───── Data shown

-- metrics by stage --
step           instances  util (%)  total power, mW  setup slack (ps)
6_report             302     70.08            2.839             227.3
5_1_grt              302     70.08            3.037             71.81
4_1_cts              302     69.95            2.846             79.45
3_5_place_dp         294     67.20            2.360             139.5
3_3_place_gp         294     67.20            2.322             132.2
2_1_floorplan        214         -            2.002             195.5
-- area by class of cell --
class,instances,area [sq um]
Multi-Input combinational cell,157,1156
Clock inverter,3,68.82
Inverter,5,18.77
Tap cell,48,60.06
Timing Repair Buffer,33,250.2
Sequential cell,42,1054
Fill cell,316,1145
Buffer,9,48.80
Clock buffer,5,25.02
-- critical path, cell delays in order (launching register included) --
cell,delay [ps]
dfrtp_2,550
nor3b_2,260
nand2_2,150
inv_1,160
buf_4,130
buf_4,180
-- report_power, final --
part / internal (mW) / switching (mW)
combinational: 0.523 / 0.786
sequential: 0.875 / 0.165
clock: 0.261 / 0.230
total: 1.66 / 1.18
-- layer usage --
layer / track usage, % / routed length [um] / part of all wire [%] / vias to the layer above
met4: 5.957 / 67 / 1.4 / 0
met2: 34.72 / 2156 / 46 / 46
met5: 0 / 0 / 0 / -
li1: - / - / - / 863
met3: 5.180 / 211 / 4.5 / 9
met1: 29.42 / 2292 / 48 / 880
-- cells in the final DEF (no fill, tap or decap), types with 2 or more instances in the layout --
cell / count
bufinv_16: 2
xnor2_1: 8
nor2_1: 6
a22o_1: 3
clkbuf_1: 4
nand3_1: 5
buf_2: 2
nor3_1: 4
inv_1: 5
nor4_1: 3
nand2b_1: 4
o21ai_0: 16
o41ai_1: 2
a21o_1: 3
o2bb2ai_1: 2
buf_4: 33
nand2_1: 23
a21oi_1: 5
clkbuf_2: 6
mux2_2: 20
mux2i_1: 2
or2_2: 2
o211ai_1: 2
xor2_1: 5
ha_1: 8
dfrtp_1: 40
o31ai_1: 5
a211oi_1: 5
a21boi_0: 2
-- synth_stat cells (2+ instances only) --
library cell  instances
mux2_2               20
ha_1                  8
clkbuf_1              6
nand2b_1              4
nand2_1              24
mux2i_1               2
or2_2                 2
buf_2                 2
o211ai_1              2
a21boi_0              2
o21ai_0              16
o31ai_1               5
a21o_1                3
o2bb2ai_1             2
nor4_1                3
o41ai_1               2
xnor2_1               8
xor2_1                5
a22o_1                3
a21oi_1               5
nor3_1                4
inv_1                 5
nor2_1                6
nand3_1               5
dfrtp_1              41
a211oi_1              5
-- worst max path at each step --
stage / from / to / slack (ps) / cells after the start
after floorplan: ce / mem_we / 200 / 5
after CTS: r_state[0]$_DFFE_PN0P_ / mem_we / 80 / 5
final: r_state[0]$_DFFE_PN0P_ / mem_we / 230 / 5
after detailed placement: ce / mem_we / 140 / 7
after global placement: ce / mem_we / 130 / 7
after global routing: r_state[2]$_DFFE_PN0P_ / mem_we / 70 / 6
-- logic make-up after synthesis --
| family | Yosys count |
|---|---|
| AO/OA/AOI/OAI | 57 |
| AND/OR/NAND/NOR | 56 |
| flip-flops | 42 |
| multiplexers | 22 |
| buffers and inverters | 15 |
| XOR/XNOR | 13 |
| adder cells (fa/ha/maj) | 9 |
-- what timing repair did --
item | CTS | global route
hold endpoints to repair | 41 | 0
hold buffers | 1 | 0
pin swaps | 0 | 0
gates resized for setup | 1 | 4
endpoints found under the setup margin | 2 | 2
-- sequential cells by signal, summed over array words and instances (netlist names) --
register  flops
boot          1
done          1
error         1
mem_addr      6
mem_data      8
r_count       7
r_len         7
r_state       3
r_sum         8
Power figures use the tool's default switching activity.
`src/rtl/ram_bist_pkg.sv`:
```
// Shared encodings for the RAM march BIST: FSM states, op codes and per-element march constants.
// Pure declarations; no latency or backpressure of its own.
package ram_bist_pkg;

    typedef enum logic [1:0] {
        ST_IDLE = 2'd0,
        ST_RUN  = 2'd1,
        ST_DONE = 2'd2
    } state_t;

    typedef enum logic [2:0] {
        OP_NONE = 3'd0,
        OP_R0   = 3'd1,
        OP_R1   = 3'd2,
        OP_W0   = 3'd3,
        OP_W1   = 3'd4
    } op_t;

    typedef logic [2:0] elem_idx_t;

    localparam int N_ELEM = 6;

    localparam logic DIR_UP   = 1'b0;
    localparam logic DIR_DOWN = 1'b1;

    localparam logic [1:0] OPS_SINGLE = 2'd1;
    localparam logic [1:0] OPS_PAIR   = 2'd2;

    // March C-: E1..E4 are (read, write) pairs, E3/E4 walk addresses downward.
    function automatic logic elem_dir(input elem_idx_t e);
        return (e == 3'd3 || e == 3'd4) ? DIR_DOWN : DIR_UP;
    endfunction

    function automatic logic [1:0] elem_ops(input elem_idx_t e);
        return (e >= 3'd1 && e <= 3'd4) ? OPS_PAIR : OPS_SINGLE;
    endfunction

endpackage

```
`src/rtl/march_c_rom.sv`:
```
// March C- element table: (element, op index) -> op code, op count, address direction.
// Purely combinational; no backpressure.
import ram_bist_pkg::*;

module march_c_rom (
    input  logic [2:0] elem,
    input  logic       opi,
    output logic [2:0] op,
    output logic [1:0] nops,
    output logic       dir
);

    op_t op_sel;

    always_comb begin
        op_sel = OP_NONE;
        unique case (elem)
            3'd0:    op_sel = OP_W0;
            3'd1:    op_sel = opi ? OP_W1 : OP_R0;
            3'd2:    op_sel = opi ? OP_W0 : OP_R1;
            3'd3:    op_sel = opi ? OP_W1 : OP_R0;
            3'd4:    op_sel = opi ? OP_W0 : OP_R1;
            3'd5:    op_sel = OP_R0;
            default: op_sel = OP_NONE;
        endcase
    end

    assign op   = op_sel;
    assign nops = elem_ops(elem);
    assign dir  = elem_dir(elem);

endmodule

```
`src/rtl/ram_march_bist.sv`:
```
// March C- BIST initiator driving a single-port RAM and capturing the first mismatch.
// One op per cycle, 10*WORDS cycles per run; start is ignored while a run is in progress.
import ram_bist_pkg::*;

module ram_march_bist #(
    parameter int WORDS  = 2,
    parameter int ADDR_W = 1,
    parameter int WIDTH  = 8
) (
    input  logic              clk,
    input  logic              rst_n,
    input  logic              start,
    output logic              busy,
    output logic              done,
    output logic              fail,
    output logic [ADDR_W-1:0] fail_addr,
    output logic [WIDTH-1:0]  fail_data,
    output logic [ADDR_W-1:0] ram_addr,
    output logic [WIDTH-1:0]  ram_D,
    output logic              ram_we,
    input  logic [WIDTH-1:0]  ram_Q
);

    localparam logic [ADDR_W-1:0] LAST_ADDR = ADDR_W'(WORDS - 1);
    localparam elem_idx_t         LAST_ELEM = elem_idx_t'(N_ELEM - 1);

    state_t            state, state_nxt;
    elem_idx_t         elem;
    logic              opi;
    logic [ADDR_W-1:0] addr;

    logic [2:0]        op_raw;
    op_t               op;
    logic [1:0]        nops;
    logic              dir;

    logic              last_op, last_addr, last_elem, accept;
    logic              is_read, mismatch;
    logic [WIDTH-1:0]  exp_word;

    march_c_rom u_rom (
        .elem (elem),
        .opi  (opi),
        .op   (op_raw),
        .nops (nops),
        .dir  (dir)
    );

    assign op        = op_t'(op_raw);
    assign last_op   = ({1'b0, opi} == (nops - 2'd1));
    assign last_addr = (dir == DIR_DOWN) ? (addr == '0) : (addr == LAST_ADDR);
    assign last_elem = (elem == LAST_ELEM);
    assign accept    = (state != ST_RUN) && start;

    assign is_read  = (op == OP_R0) || (op == OP_R1);
    assign exp_word = (op == OP_R1) ? {WIDTH{1'b1}} : {WIDTH{1'b0}};
    assign mismatch = is_read && (ram_Q != exp_word);

    // State register
    always_ff @(posedge clk or negedge rst_n) begin
        if (!rst_n) begin
            state <= ST_IDLE;
        end else begin
            state <= state_nxt;
        end
    end

    // Next-state logic
    always_comb begin
        state_nxt = state;
        unique case (state)
            ST_IDLE: if (start) state_nxt = ST_RUN;
            ST_RUN:  if (last_op && last_addr && last_elem) state_nxt = ST_DONE;
            ST_DONE: if (start) state_nxt = ST_RUN;
            default: state_nxt = ST_IDLE;
        endcase
    end

    // Outputs; the RAM port is parked at zero whenever no march is running
    always_comb begin
        busy     = 1'b0;
        done     = 1'b0;
        ram_we   = 1'b0;
        ram_addr = '0;
        ram_D    = '0;
        unique case (state)
            ST_RUN: begin
                busy     = 1'b1;
                ram_addr = addr;
                ram_we   = (op == OP_W0) || (op == OP_W1);
                ram_D    = (op == OP_W1) ? {WIDTH{1'b1}} : {WIDTH{1'b0}};
            end
            ST_DONE: done = 1'b1;
            default: ;
        endcase
    end

    // March position: op within address, address within element, then element
    always_ff @(posedge clk or negedge rst_n) begin
        if (!rst_n) begin
            elem <= '0;
            opi  <= 1'b0;
            addr <= '0;
        end else if (accept) begin
            elem <= '0;
            opi  <= 1'b0;
            addr <= (elem_dir(3'd0) == DIR_DOWN) ? LAST_ADDR : '0;
        end else if (state == ST_RUN) begin
            if (!last_op) begin
                opi <= 1'b1;
            end else begin
                opi <= 1'b0;
                if (!last_addr) begin
                    addr <= (dir == DIR_DOWN) ? addr - 1'b1 : addr + 1'b1;
                end else if (!last_elem) begin
                    elem <= elem + 3'd1;
                    addr <= (elem_dir(elem + 3'd1) == DIR_DOWN) ? LAST_ADDR : '0;
                end
            end
        end
    end

    // First-mismatch capture; later mismatches leave the capture untouched
    always_ff @(posedge clk or negedge rst_n) begin
        if (!rst_n) begin
            fail      <= 1'b0;
            fail_addr <= '0;
            fail_data <= '0;
        end else if (accept) begin
            fail      <= 1'b0;
            fail_addr <= '0;
            fail_data <= '0;
        end else if (state == ST_RUN && mismatch && !fail) begin
            fail      <= 1'b1;
            fail_addr <= addr;
            fail_data <= ram_Q;
        end
    end

endmodule

```
--- src/rtl/chimera_pkg.sv ---
`default_nettype none
// ============================================================================
//  Module      : chimera_pkg
//  Description : Shared Chimera SoC constants and bus typedefs. Provides the
//                register-bus and APB4 structs, the ExtCfgRegs region bounds
//                and the reg-to-APB bridge state encoding.
//  Revision    : 1.0 - initial release
// ============================================================================
package chimera_pkg;

    localparam int unsigned RegAddrWidth = 32;
    localparam int unsigned RegDataWidth = 32;

    localparam logic [31:0] ExtCfgRegsRegionStart = 32'h3000_2000;
    localparam logic [31:0] ExtCfgRegsRegionEnd   = 32'h3000_5000;
    localparam int unsigned ExtCfgRegsRegionSize  = ExtCfgRegsRegionEnd - ExtCfgRegsRegionStart;
    localparam int unsigned ExtCfgRegsTimeoutCycles = 256;

    typedef struct packed {
        logic                      valid;
        logic                      write;
        logic [RegAddrWidth-1:0]   addr;
        logic [RegDataWidth-1:0]   wdata;
        logic [RegDataWidth/8-1:0] wstrb;
    } reg_req_t;

    typedef struct packed {
        logic                    ready;
        logic [RegDataWidth-1:0] rdata;
        logic                    error;
    } reg_rsp_t;

    typedef struct packed {
        logic [31:0] paddr;
        logic [2:0]  pprot;
        logic        psel;
        logic        penable;
        logic        pwrite;
        logic [31:0] pwdata;
        logic [3:0]  pstrb;
    } apb_req_t;

    typedef struct packed {
        logic        pready;
        logic [31:0] prdata;
        logic        pslverr;
    } apb_resp_t;

    typedef enum logic [1:0] {
        IDLE   = 2'd0,
        SETUP  = 2'd1,
        ACCESS = 2'd2,
        RESP   = 2'd3
    } reg_to_apb_state_e;

endpackage
`default_nettype wire

--- src/rtl/chimera_reg_to_apb.sv ---
`default_nettype none
// ============================================================================
//  Module      : chimera_reg_to_apb
//  Description : Register-bus slave to APB4 requester bridge for the
//                ExtCfgRegs region. Each register-bus request becomes one
//                APB SETUP/ACCESS transfer; the completion is returned as a
//                single-cycle register-bus response. Out-of-region requests
//                are answered with an error and no APB activity, and a
//                pready timeout keeps a hung completer from stalling the bus.
//  Ports       : clk_i      - clock
//                rst_ni     - asynchronous active-low reset
//                reg_req_i  - register-bus request (held until ready)
//                reg_rsp_o  - register-bus response (ready is a 1-cycle pulse)
//                apb_req_o  - APB4 request
//                apb_rsp_i  - APB4 response
//                busy_o     - high whenever a request is in flight
//  Revision    : 1.0 - initial release
// ============================================================================
module chimera_reg_to_apb
    import chimera_pkg::*;
#(
    parameter int unsigned       AddrWidth     = 32,
    parameter int unsigned       DataWidth     = RegDataWidth,
    parameter logic [AddrWidth-1:0] BaseAddr   = ExtCfgRegsRegionStart,
    parameter int unsigned       RegionSize    = ExtCfgRegsRegionSize,
    parameter int unsigned       TimeoutCycles = ExtCfgRegsTimeoutCycles,
    parameter type               reg_req_t     = chimera_pkg::reg_req_t,
    parameter type               reg_rsp_t     = chimera_pkg::reg_rsp_t
) (
    input  logic                  clk_i,
    input  logic                  rst_ni,
    input  reg_req_t              reg_req_i,
    output reg_rsp_t              reg_rsp_o,
    output chimera_pkg::apb_req_t apb_req_o,
    input  chimera_pkg::apb_resp_t apb_rsp_i,
    output logic                  busy_o
);

    // Region bounds are compared one bit wider so BaseAddr+RegionSize
    // cannot wrap at the top of the address space.
    localparam int unsigned            c_aw1       = AddrWidth + 1;
    localparam logic [AddrWidth:0]     c_region_lo = {1'b0, BaseAddr};
    localparam logic [AddrWidth:0]     c_region_hi = {1'b0, BaseAddr} + c_aw1'(RegionSize);

    localparam int unsigned            c_cnt_w   = (TimeoutCycles > 1) ? $clog2(TimeoutCycles) : 1;
    localparam logic [c_cnt_w-1:0]     c_cnt_max = c_cnt_w'((TimeoutCycles > 0) ? TimeoutCycles - 1 : 0);

    reg_to_apb_state_e          r_state;
    reg_to_apb_state_e          w_state_next;

    logic                       r_write;
    logic [AddrWidth-1:0]       r_paddr;
    logic [DataWidth-1:0]       r_pwdata;
    logic [DataWidth/8-1:0]     r_pstrb;
    logic [DataWidth-1:0]       r_rdata;
    logic                       r_error;
    logic [c_cnt_w-1:0]         r_cnt;

    logic                       w_in_region;
    logic                       w_timeout;

    assign w_in_region = ({1'b0, reg_req_i.addr} >= c_region_lo) &&
                         ({1'b0, reg_req_i.addr} <  c_region_hi);

    // Expiry only matters while pready is low; a pready in the expiry cycle
    // wins and completes the transfer normally.
    assign w_timeout = (TimeoutCycles != 0) && (r_cnt == c_cnt_max) && !apb_rsp_i.pready;

    // ------------------------------------------------------------------
    // State register
    // ------------------------------------------------------------------
    always_ff @(posedge clk_i or negedge rst_ni) begin
        if (!rst_ni) begin
            r_state <= IDLE;
        end else begin
            r_state <= w_state_next;
        end
    end

    // ------------------------------------------------------------------
    // Next-state and output decode
    // ------------------------------------------------------------------
    always_comb begin
        w_state_next = r_state;
        apb_req_o    = '0;
        reg_rsp_o    = '0;
        busy_o       = 1'b0;

        case (r_state)
            IDLE: begin
                if (reg_req_i.valid) begin
                    w_state_next = w_in_region ? SETUP : RESP;
                end
            end
            SETUP: begin
                w_state_next = ACCESS;
            end
            ACCESS: begin
                if (apb_rsp_i.pready || w_timeout) begin
                    w_state_next = RESP;
                end
            end
            RESP: begin
                w_state_next = IDLE;
            end
            default: begin
                w_state_next = IDLE;
            end
        endcase

        apb_req_o.psel    = (r_state == SETUP) || (r_state == ACCESS);
        apb_req_o.penable = (r_state == ACCESS);
        apb_req_o.pwrite  = r_write;
        apb_req_o.paddr   = r_paddr;
        apb_req_o.pwdata  = r_pwdata;
        apb_req_o.pstrb   = r_pstrb;
        apb_req_o.pprot   = 3'b000;

        reg_rsp_o.ready   = (r_state == RESP);
        reg_rsp_o.rdata   = r_rdata;
        reg_rsp_o.error   = r_error;

        busy_o            = (r_state != IDLE);
    end

    // ------------------------------------------------------------------
    // Request latch, response capture and pready timeout counter
    // ------------------------------------------------------------------
    always_ff @(posedge clk_i or negedge rst_ni) begin
        if (!rst_ni) begin
            r_write  <= 1'b0;
            r_paddr  <= '0;
            r_pwdata <= '0;
            r_pstrb  <= '0;
            r_rdata  <= '0;
            r_error  <= 1'b0;
            r_cnt    <= '0;
        end else begin
            case (r_state)
                IDLE: begin
                    if (reg_req_i.valid) begin
                        r_write  <= reg_req_i.write;
                        r_paddr  <= AddrWidth'(reg_req_i.addr - BaseAddr);
                        // Reads present all-zero write data and strobes.
                        r_pwdata <= reg_req_i.write ? reg_req_i.wdata : '0;
                        r_pstrb  <= reg_req_i.write ? reg_req_i.wstrb : '0;
                        r_cnt    <= '0;
                        r_rdata  <= '0;
                        r_error  <= !w_in_region;
                    end
                end
                ACCESS: begin
                    if (apb_rsp_i.pready) begin
                        r_rdata <= r_write ? '0 : apb_rsp_i.prdata;
                        r_error <= apb_rsp_i.pslverr;
                    end else if (w_timeout) begin
                        r_rdata <= '0;
                        r_error <= 1'b1;
                    end else begin
                        r_cnt <= r_cnt + 1'b1;
                    end
                end
                default: begin
                end
            endcase
        end
    end

endmodule
`default_nettype wire

--- config.mk ---
export PLATFORM = sky130hd
export DESIGN_NAME = chimera_reg_to_apb
export DESIGN_NICKNAME = d
export VERILOG_FILES = /design/src/rtl/chimera_pkg.sv /design/src/rtl/chimera_reg_to_apb.sv
export SDC_FILE = /design/constraint.sdc
export NUM_CORES = 1
export LEC_CHECK = 0
export ABC_AREA = 1
export CAP_MARGIN = 10
export CORE_MARGIN = 3
export CORE_UTILIZATION = 46
export CTS_BUF_LIST = sky130_fd_sc_hd__clkbuf_16
export CTS_CLUSTER_SIZE = 8
export DETAILED_ROUTE_END_ITERATION = 7
export PLACE_DENSITY = 0.9
export SLEW_MARGIN = 20
export SYNTH_ARGS = -nofsm -noshare
export SYNTH_HDL_FRONTEND = slang
export SYNTH_SLANG_ARGS = --single-unit
--- constraint.sdc ---
create_clock -name clk_i -period 3.35 [get_ports clk_i]
set_clock_uncertainty 0.2 [all_clocks]
set_input_delay 0.8375 -clock clk_i [delete_from_list [all_inputs] [get_ports clk_i]]
set_output_delay 0.8375 -clock clk_i [all_outputs]
set_load 0.02 [all_outputs]
==> results.sh <==
export IMPL_cts_inserted_buffers=9
export IMPL_critPathKind="flip-flop to primary output"
export IMPL_cpLargestDelayFamily="buffers and inverters"
export IMPL_num_nets_final=930
export IMPL_finalCriticalPeriod_ns=2.83
export IMPL_fillers=792
export IMPL_cp_slowest_cell="clkdlybuf4s50_1"
export IMPL_timing_final_crit_share_pct=84.6
export IMPL_cts_max_level=3
export IMPL_die_h_um=112
export IMPL_layout_common_cells="nand2_1, clkdlybuf4s50_1, dfrtp_1"
export IMPL_grt_pass1_vias=5025
export IMPL_critPathBufInv=3
export IMPL_portBuffers=211
export IMPL_critPathRequiredTime_ns=2.31
export IMPL_cpPeakStageDelay_ns=0.62
export IMPL_cts_root_buf="clkbuf_16"
export IMPL_grt_pass1_wl_mm=24.3
export IMPL_final_common_cell="nand2_1"
export IMPL_grt_usage_pct=23.9
export IMPL_rows=37
export IMPL_cts_tree="yes"
export IMPL_hold_path_class="input pin to async pin"
export IMPL_grt_ovfl_total=0
export IMPL_post_drt_wl_per_cell_um=15.3
export IMPL_synth_cell_area_um2=5150
export IMPL_final_core_util_pct=71.7
export IMPL_status="completed"
export IMPL_clkLatencyLatePin_ns=0.35
export IMPL_grt_max_degree=112
export IMPL_antenna_cells=0
export IMPL_drt_iter0_markers=314
export IMPL_path_clk_slew_ns=0.07
export IMPL_yosysSeqAreaShare_pct=54.4
export IMPL_setup_violations=0
export IMPL_postSynthCellCount=622
export IMPL_io_pins=215
export IMPL_final_layout_size_suffix_gt1_share_pct=5.12
export IMPL_rsz0062_at_grt="no"
export IMPL_drc_errors=0
export IMPL_die_w_um=112
export IMPL_core_area_um2=10600
export IMPL_drt_pass1_iterations=5
export IMPL_hold_viol=0
export IMPL_power_density_nw_per_um2=836
export IMPL_place_hpwl_mm=11.0
export IMPL_postCtsSetupBuffers=0
export IMPL_numClockSinks=112
export IMPL_clockBufferDepth=2
export IMPL_critPathCaptureType="primary output"
export IMPL_cp_arrival_ns=1.80
export IMPL_slew_headroom_pct=36.8
export IMPL_tightestPinTransition_ns=0.947
export IMPL_syn_to_final_growth_pct=47.7
export IMPL_vias_per_cell=5.07
export IMPL_vdd_drop_max_uv=695
export IMPL_initial_utilization_pct=48.6
export IMPL_finalSetupTns_ns=0
export IMPL_yosys_warnings=0
export IMPL_antenna_found_initial=0
export IMPL_postRouteAntennaNets=0
export IMPL_vias=4850
export IMPL_slew_violations=0
export IMPL_start_kind="flip-flop"
export IMPL_critical_path_most_common_cell="inv_1"
export IMPL_postSynthAreaPerCell_um2=8.28
export IMPL_path_cells="inv_1 -> ha_1 -> inv_1 -> clkdlybuf4s50_1"
export IMPL_yosysUniqueCellTypes=29
export IMPL_crit_fanout=4
export IMPL_drt_wl_total_mm=14.7
export IMPL_drv_cap=0
export IMPL_leakagePower_nw=3.43
export IMPL_dieArea_um2=12500
export IMPL_cts_hold_buf=0
export IMPL_gp_congestion=0.925
export IMPL_max_freq_mhz=353
export IMPL_cts_resized=0
export IMPL_ys_ff_latch=112
## final cells by class
cell class / instances / area (um2) / area share [%]
Clock inverter: 5 / 51.3 / 0.675
Inverter: 31 / 116 / 1.53
Timing Repair Buffer: 218 / 2190 / 28.8
Tap cell: 136 / 170 / 2.24
Clock buffer: 9 / 225 / 2.96
Sequential cell: 112 / 2800 / 36.9
Multi-Input combinational cell: 446 / 2050 / 27.0
## Yosys cell counts
| library cell | n | area (um2) |
|---|---|---|
| a21oi_1 | 12 | 60.1 |
| a31oi_1 | 2 | 12.5 |
| and3_1 | 1 | 6.26 |
| buf_1 | 1 | 3.75 |
| buf_2 | 4 | 20.0 |
| buf_4 | 7 | 52.6 |
| buf_6 | 5 | 56.3 |
| clkbuf_1 | 18 | 67.6 |
| conb_1 | 1 | 3.75 |
| dfrtp_1 | 112 | 2800 |
| ha_1 | 6 | 75.1 |
| inv_1 | 30 | 113 |
| inv_2 | 1 | 3.75 |
| nand2_1 | 257 | 965 |
| nand2_2 | 1 | 6.26 |
| nand3_1 | 16 | 80.1 |
| nand3_2 | 3 | 30.0 |
| nand3b_1 | 2 | 15.0 |
| nand4_1 | 1 | 6.26 |
| nor2_1 | 35 | 131 |
| nor2_2 | 1 | 6.26 |
| nor3_1 | 1 | 5.00 |
| nor3_2 | 1 | 10.0 |
| o21ai_0 | 59 | 295 |
| o21ai_1 | 18 | 90.1 |
| o21ai_2 | 12 | 105 |
| o31ai_1 | 1 | 7.51 |
| or2_2 | 2 | 12.5 |
| xor2_1 | 12 | 105 |
## cell families after synthesis
group           Yosys count  share of synthesized area (%)
compound gates          104                           11.1
simple gates            321                           24.7
buf+inv                  66                           6.15
flops                   112                           54.4
other cells               1                         0.0729
xor+xnor                 12                           2.04
fa+ha+maj                 6                           1.46
## per-layer routing
layer | up-vias | global-route usage [%] | wire, um
met5 | - | 0 | 0
met4 | 0 | 11.4 | 584
met3 | 39 | 3.48 | 637
met2 | 176 | 43.6 | 7860
met1 | 2288 | 27.4 | 5580
li1 | 2347 | - | -
## power breakdown
part | total [W] | switching [W] | internal (W)
Combinational | 0.00315 | 0.00178 | 0.00137
Clock | 0.00102 | 0.000458 | 0.000566
Sequential | 0.00218 | 0.000304 | 0.00188
Total | 0.00635 | 0.00254 | 0.00381
## registers in the layout, summed over array words and instances (netlist names)
| signal | cells |
|---|---|
| r_cnt | 8 |
| r_error | 1 |
| r_paddr | 32 |
| r_pstrb | 4 |
| r_pwdata | 32 |
| r_rdata | 32 |
| r_state | 2 |
| r_write | 1 |
## stage by stage
stage / hold WS, ns / total power [W] / cells / area, um2 / setup WS (ns)
2_1_floorplan: 0.260 / 0.00389 / 624 / 5150 / 1.22
3_3_place_gp: 0.262 / 0.00525 / 943 / 7330 / 0.630
3_5_place_dp: 0.267 / 0.00537 / 943 / 7330 / 0.515
4_1_cts: 0.284 / 0.00642 / 957 / 7600 / 0.516
5_1_grt: 0.306 / 0.00675 / 957 / 7600 / 0.428
6_report: 0.270 / 0.00635 / 957 / 7600 / 0.517
## final timing paths
check	slack, ns	startpoint	depth (start not counted)	end
min in group clk_i	0.28	r_paddr[31]	2	r_paddr[31]
hold reg to reg	0.28	r_paddr[31]	2	r_paddr[31]
hold / removal	0.27	rst_ni	1	r_rdata[6]
setup reg to reg	1.16	r_state[1]	5	r_pstrb[0]
max in group asynchronous	1.92	rst_ni	2	r_paddr[12]
setup / recovery	0.52	r_state[1]	4	busy_o
Power figures use the tool's default switching activity.
[config.mk]
export PLATFORM = sky130hd
export DESIGN_NAME = block_stream_loader
export DESIGN_NICKNAME = d
export VERILOG_FILES = /design/src/rtl/block_stream_loader.sv
export SDC_FILE = /design/constraint.sdc
export NUM_CORES = 1
export LEC_CHECK = 0
export CAP_MARGIN = 20
export CORE_ASPECT_RATIO = 0.5
export CORE_MARGIN = 2
export CORE_UTILIZATION = 44
export CTS_BUF_LIST = sky130_fd_sc_hd__clkbuf_4 sky130_fd_sc_hd__clkbuf_8 sky130_fd_sc_hd__clkbuf_16
export CTS_CLUSTER_SIZE = 12
export DETAILED_ROUTE_END_ITERATION = 8
export PLACE_DENSITY = 0.76
export REMOVE_ABC_BUFFERS = 1
export SLEW_MARGIN = 20
export SYNTH_ARGS = -nofsm -noshare
export SYNTH_HDL_FRONTEND = slang
export SYNTH_SLANG_ARGS = --single-unit
[constraint.sdc]
create_clock -name clk -period 14.6 [get_ports clk]
set_input_delay 2.19 -clock clk [delete_from_list [all_inputs] [get_ports clk]]
set_output_delay 2.19 -clock clk [all_outputs]
set_load 0.1 [all_outputs]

──────────

▶ Directions for this task: Scan the entries above and copy each line where "placement" occurs.

▶ Reply to the exercise:
after detailed placement: ce / mem_we / 140 / 7
after global placement: ce / mem_we / 130 / 7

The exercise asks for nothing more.